INPUT DATA =
$ cat src/rtl/alu_seq.sv
// alu_seq: registered ALU with NZCV flags, iterative MUL and valid/ready handshakes on both sides.
// Ports: clk, reset_n, in_valid/in_ready, a, b, op, set_flags, out_valid/out_ready, result, flags, busy.
module alu_seq #(
  parameter int WIDTH  = 32,
  parameter int MUL_EN = 1
) (
  input  logic             clk,
  input  logic             reset_n,
  input  logic             in_valid,
  output logic             in_ready,
  input  logic [WIDTH-1:0] a,
  input  logic [WIDTH-1:0] b,
  input  logic [2:0]       op,
  input  logic             set_flags,
  output logic             out_valid,
  input  logic             out_ready,
  output logic [WIDTH-1:0] result,
  output logic [3:0]       flags,
  output logic             busy
);

  localparam int CW = $clog2(WIDTH);

  localparam logic [2:0] OP_ADD = 3'b000;
  localparam logic [2:0] OP_SUB = 3'b001;
  localparam logic [2:0] OP_AND = 3'b010;
  localparam logic [2:0] OP_ORR = 3'b011;
  localparam logic [2:0] OP_EOR = 3'b100;
  localparam logic [2:0] OP_ADC = 3'b101;
  localparam logic [2:0] OP_SBC = 3'b110;
  localparam logic [2:0] OP_MUL = 3'b111;

  typedef enum logic {
    IDLE,
    MUL_BUSY
  } state_t;

  state_t           state;
  logic [WIDTH-1:0] acc;
  logic [WIDTH-1:0] mcand;
  logic [WIDTH-1:0] mplier;
  logic [CW-1:0]    cnt;
  logic             mul_s;

  logic             accept;
  logic             mul_op;
  logic             arith;
  logic             inv_b;
  logic             cin;
  logic [WIDTH-1:0] bb;
  logic [WIDTH:0]   sum;
  logic [WIDTH-1:0] alu_r;
  logic [3:0]       alu_f;
  logic [WIDTH-1:0] acc_nx;
  logic [3:0]       mul_f;

  assign in_ready = (state == IDLE)
                  && (!out_valid || out_ready);
  assign accept   = in_valid && in_ready;
  assign mul_op   = (op == OP_MUL) && (MUL_EN != 0);

  // Without MUL, opcode 111 falls through as a plain ADD.
  always_comb begin
    arith = 1'b0;
    inv_b = 1'b0;
    cin   = 1'b0;
    unique case (1'b1)
      (op == OP_ADD): arith = 1'b1;
      (op == OP_SUB): begin
        arith = 1'b1;
        inv_b = 1'b1;
        cin   = 1'b1;
      end
      (op == OP_ADC): begin
        arith = 1'b1;
        cin   = flags[1];
      end
      (op == OP_SBC): begin
        arith = 1'b1;
        inv_b = 1'b1;
        cin   = flags[1];
      end
      (op == OP_MUL): arith = !mul_op;
      default: arith = 1'b0;
    endcase
  end

  assign bb  = inv_b ? ~b : b;
  assign sum = {1'b0, a} + {1'b0, bb}
             + {{WIDTH{1'b0}}, cin};

  always_comb begin
    alu_r = sum[WIDTH-1:0];
    unique case (1'b1)
      (op == OP_AND): alu_r = a & b;
      (op == OP_ORR): alu_r = a | b;
      (op == OP_EOR): alu_r = a ^ b;
      default: alu_r = sum[WIDTH-1:0];
    endcase
  end

  // Logical ops keep C and V from the flag register.
  always_comb begin
    alu_f[3] = alu_r[WIDTH-1];
    alu_f[2] = (alu_r == '0);
    alu_f[1] = flags[1];
    alu_f[0] = flags[0];
    if (arith) begin
      alu_f[1] = sum[WIDTH];
      alu_f[0] = (a[WIDTH-1] == bb[WIDTH-1])
              && (sum[WIDTH-1] != a[WIDTH-1]);
    end
  end

  // Last iteration folds its partial product straight into the result.
  assign acc_nx = mplier[0] ? acc + mcand : acc;

  always_comb begin
    mul_f[3] = acc_nx[WIDTH-1];
    mul_f[2] = (acc_nx == '0);
    mul_f[1] = flags[1];
    mul_f[0] = flags[0];
  end

  always_ff @(posedge clk or negedge reset_n) begin
    if (!reset_n) begin
      state     <= IDLE;
      result    <= '0;
      out_valid <= 1'b0;
      flags     <= 4'b0000;
      busy      <= 1'b0;
      acc       <= '0;
      mcand     <= '0;
      mplier    <= '0;
      cnt       <= '0;
      mul_s     <= 1'b0;
    end else begin
      unique case (state)
        IDLE: begin
          if (accept && mul_op) begin
            state     <= MUL_BUSY;
            busy      <= 1'b1;
            acc       <= '0;
            mcand     <= a;
            mplier    <= b;
            cnt       <= '0;
            mul_s     <= set_flags;
            out_valid <= 1'b0;
          end else if (accept) begin
            result    <= alu_r;
            out_valid <= 1'b1;
            if (set_flags) begin
              flags <= alu_f;
            end
          end else if (out_valid && out_ready) begin
            out_valid <= 1'b0;
          end
        end
        MUL_BUSY: begin
          acc    <= acc_nx;
          mcand  <= mcand << 1;
          mplier <= mplier >> 1;
          cnt    <= cnt + CW'(1);
          if (cnt == CW'(WIDTH - 1)) begin
            result    <= acc_nx;
            out_valid <= 1'b1;
            state     <= IDLE;
            busy      <= 1'b0;
            cnt       <= '0;
            if (mul_s) begin
              flags <= mul_f;
            end
          end
        end
        default: state <= IDLE;
      endcase
    end
  end

endmodule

ACTIVITY = Search the listing for the word "mplier". Copy every line in which it occurs.

WRITTEN ANSWER =
  logic [WIDTH-1:0] mplier;
  assign acc_nx = mplier[0] ? acc + mcand : acc;
      mplier    <= '0;
            mplier    <= b;
          mplier <= mplier >> 1;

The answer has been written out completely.